Data extracted from a collection:
+++++

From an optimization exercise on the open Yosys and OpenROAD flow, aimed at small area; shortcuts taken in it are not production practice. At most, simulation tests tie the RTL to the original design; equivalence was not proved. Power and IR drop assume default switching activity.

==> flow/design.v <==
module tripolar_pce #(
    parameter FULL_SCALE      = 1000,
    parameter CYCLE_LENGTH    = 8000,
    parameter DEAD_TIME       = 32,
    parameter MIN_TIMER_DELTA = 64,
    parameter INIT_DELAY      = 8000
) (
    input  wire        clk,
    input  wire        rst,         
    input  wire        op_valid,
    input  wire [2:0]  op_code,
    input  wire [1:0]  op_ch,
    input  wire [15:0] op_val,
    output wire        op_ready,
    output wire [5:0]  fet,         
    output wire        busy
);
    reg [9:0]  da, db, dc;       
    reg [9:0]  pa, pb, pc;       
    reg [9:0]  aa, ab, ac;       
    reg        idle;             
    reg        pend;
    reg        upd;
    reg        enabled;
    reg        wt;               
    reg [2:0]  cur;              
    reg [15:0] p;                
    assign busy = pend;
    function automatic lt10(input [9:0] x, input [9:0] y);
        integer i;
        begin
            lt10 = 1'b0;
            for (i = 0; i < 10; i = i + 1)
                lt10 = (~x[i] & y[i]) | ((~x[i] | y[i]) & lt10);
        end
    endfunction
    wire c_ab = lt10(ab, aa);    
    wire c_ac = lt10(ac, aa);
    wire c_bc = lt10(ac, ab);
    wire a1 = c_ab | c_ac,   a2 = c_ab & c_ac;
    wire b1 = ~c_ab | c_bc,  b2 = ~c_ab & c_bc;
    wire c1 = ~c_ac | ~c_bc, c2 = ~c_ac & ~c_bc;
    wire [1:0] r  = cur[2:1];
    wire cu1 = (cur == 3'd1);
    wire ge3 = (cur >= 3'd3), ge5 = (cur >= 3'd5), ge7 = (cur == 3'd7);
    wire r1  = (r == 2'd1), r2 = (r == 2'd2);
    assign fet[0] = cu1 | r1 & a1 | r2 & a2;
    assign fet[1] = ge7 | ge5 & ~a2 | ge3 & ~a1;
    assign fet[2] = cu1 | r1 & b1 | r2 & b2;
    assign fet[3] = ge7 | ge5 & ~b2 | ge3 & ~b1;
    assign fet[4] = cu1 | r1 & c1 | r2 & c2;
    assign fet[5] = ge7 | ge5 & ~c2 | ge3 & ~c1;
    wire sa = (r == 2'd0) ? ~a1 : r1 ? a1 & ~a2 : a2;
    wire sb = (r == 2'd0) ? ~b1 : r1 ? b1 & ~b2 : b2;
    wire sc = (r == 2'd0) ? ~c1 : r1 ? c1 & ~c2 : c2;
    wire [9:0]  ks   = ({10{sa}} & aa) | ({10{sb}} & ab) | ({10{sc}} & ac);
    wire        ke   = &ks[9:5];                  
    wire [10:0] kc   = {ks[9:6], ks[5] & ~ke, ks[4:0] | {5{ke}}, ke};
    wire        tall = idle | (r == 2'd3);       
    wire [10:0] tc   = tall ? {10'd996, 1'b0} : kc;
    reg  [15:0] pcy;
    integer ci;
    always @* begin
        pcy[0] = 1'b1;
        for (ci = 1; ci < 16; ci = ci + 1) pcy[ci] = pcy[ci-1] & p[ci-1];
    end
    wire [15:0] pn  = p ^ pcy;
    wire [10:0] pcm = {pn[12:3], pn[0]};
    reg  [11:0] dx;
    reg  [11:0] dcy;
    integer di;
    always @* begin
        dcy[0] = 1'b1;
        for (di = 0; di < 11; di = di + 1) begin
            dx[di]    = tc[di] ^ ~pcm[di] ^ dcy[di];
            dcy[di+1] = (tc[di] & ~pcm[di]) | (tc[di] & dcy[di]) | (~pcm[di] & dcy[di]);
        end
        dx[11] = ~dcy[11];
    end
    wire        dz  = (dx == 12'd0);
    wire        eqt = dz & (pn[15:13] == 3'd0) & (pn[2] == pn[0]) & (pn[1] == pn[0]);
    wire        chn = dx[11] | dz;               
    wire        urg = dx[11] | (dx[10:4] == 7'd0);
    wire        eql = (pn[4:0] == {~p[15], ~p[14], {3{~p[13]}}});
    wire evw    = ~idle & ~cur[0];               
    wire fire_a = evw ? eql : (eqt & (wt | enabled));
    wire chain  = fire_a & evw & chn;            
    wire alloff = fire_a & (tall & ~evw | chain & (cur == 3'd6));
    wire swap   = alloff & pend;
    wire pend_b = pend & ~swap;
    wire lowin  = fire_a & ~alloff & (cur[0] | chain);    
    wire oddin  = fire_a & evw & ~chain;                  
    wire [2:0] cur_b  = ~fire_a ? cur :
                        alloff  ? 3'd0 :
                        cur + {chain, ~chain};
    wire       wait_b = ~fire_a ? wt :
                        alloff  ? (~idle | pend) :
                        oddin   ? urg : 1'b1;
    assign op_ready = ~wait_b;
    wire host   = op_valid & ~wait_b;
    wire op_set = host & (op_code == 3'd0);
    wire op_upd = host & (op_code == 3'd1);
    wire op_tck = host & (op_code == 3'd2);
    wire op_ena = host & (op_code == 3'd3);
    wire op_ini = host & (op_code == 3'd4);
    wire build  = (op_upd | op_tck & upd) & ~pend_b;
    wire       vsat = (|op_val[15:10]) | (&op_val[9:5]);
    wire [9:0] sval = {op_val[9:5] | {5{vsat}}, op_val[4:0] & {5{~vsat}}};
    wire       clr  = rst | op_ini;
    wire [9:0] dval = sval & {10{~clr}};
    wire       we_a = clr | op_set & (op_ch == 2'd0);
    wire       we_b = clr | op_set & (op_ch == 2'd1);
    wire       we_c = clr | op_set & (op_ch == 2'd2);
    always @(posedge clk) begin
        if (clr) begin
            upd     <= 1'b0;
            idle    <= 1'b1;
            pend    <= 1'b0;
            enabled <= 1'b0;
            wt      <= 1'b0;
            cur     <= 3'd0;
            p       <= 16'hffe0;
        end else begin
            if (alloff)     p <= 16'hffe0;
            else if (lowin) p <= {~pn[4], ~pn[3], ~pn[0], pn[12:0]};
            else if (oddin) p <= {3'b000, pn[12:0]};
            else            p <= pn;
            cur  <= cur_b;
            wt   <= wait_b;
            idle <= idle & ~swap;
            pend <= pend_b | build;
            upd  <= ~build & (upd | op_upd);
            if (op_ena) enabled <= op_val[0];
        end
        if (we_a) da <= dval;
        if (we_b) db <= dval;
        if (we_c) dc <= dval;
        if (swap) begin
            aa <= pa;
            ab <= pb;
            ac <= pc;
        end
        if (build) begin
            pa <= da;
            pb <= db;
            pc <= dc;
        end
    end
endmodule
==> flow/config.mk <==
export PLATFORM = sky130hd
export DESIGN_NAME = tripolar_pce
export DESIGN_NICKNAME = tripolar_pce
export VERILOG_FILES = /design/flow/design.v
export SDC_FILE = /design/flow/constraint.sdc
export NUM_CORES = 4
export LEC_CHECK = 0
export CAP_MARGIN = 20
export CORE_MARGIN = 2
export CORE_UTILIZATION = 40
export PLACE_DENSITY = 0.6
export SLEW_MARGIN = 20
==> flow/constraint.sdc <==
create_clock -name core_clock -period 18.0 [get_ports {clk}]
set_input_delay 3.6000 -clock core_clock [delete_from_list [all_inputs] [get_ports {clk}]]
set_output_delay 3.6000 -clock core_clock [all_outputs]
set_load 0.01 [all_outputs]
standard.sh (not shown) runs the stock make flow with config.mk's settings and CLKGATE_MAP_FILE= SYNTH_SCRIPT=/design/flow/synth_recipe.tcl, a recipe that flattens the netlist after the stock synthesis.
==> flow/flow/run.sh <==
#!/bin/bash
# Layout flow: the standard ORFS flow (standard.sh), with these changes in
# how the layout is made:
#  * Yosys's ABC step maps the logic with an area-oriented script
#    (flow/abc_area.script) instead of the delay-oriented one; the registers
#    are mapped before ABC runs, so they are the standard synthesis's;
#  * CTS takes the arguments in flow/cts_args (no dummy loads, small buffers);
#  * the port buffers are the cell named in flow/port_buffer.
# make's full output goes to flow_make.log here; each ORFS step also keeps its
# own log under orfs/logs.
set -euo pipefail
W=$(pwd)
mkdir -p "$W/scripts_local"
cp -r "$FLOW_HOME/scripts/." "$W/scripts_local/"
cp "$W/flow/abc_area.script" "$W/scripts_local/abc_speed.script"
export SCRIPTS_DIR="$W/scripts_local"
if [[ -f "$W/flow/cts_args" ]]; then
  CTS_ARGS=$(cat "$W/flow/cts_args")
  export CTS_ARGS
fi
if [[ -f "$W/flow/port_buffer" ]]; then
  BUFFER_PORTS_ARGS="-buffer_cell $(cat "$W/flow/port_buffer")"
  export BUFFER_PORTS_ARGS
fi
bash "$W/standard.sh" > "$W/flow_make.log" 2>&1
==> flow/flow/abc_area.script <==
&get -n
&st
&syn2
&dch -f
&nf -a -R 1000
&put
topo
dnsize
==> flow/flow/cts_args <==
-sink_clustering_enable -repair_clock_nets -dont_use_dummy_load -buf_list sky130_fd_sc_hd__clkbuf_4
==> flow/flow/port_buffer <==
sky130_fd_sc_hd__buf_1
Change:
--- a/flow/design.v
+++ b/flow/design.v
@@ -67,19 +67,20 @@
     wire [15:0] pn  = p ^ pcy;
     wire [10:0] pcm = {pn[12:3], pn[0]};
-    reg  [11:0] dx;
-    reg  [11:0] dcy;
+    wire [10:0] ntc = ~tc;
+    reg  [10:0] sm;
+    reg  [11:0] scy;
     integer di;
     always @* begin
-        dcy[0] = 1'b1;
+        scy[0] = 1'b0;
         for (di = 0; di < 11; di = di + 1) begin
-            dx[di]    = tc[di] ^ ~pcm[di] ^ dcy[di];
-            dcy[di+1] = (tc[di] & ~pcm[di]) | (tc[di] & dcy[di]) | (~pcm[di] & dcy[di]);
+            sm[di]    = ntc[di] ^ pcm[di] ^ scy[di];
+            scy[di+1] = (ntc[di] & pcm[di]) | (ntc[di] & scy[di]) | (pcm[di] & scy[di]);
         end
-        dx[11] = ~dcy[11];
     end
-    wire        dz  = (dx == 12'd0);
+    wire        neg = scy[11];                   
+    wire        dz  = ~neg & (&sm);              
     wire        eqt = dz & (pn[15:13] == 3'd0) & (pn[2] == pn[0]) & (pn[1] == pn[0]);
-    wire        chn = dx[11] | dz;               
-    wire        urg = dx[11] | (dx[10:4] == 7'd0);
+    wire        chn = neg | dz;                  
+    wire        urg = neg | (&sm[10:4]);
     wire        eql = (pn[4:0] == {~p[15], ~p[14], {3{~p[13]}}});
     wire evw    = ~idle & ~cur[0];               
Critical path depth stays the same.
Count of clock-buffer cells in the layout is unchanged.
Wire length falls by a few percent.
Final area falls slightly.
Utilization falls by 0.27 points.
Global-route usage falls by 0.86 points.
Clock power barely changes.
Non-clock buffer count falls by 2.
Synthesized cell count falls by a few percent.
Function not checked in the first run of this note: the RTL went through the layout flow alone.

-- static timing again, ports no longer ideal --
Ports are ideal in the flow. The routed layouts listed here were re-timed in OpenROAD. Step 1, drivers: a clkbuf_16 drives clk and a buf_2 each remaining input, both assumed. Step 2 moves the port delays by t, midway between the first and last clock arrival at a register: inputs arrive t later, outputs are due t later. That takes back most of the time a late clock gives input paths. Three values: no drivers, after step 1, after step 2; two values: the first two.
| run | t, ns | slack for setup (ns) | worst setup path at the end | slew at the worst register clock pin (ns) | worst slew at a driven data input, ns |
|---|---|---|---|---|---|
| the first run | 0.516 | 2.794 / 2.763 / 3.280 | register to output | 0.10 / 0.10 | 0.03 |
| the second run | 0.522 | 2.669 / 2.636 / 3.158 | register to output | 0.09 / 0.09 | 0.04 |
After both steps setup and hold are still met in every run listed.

+++++

_Exercise instructions_
Above this instruction are the records; retype exactly the lines from the one containing "neg | (&sm[10:4]);" up to and including the one containing "-- static timing".

_Response below_
+    wire        urg = neg | (&sm[10:4]);
     wire        eql = (pn[4:0] == {~p[15], ~p[14], {3{~p[13]}}});
     wire evw    = ~idle & ~cur[0];               
Critical path depth stays the same.
Count of clock-buffer cells in the layout is unchanged.
Wire length falls by a few percent.
Final area falls slightly.
Utilization falls by 0.27 points.
Global-route usage falls by 0.86 points.
Clock power barely changes.
Non-clock buffer count falls by 2.
Synthesized cell count falls by a few percent.
Function not checked in the first run of this note: the RTL went through the layout flow alone.

-- static timing again, ports no longer ideal --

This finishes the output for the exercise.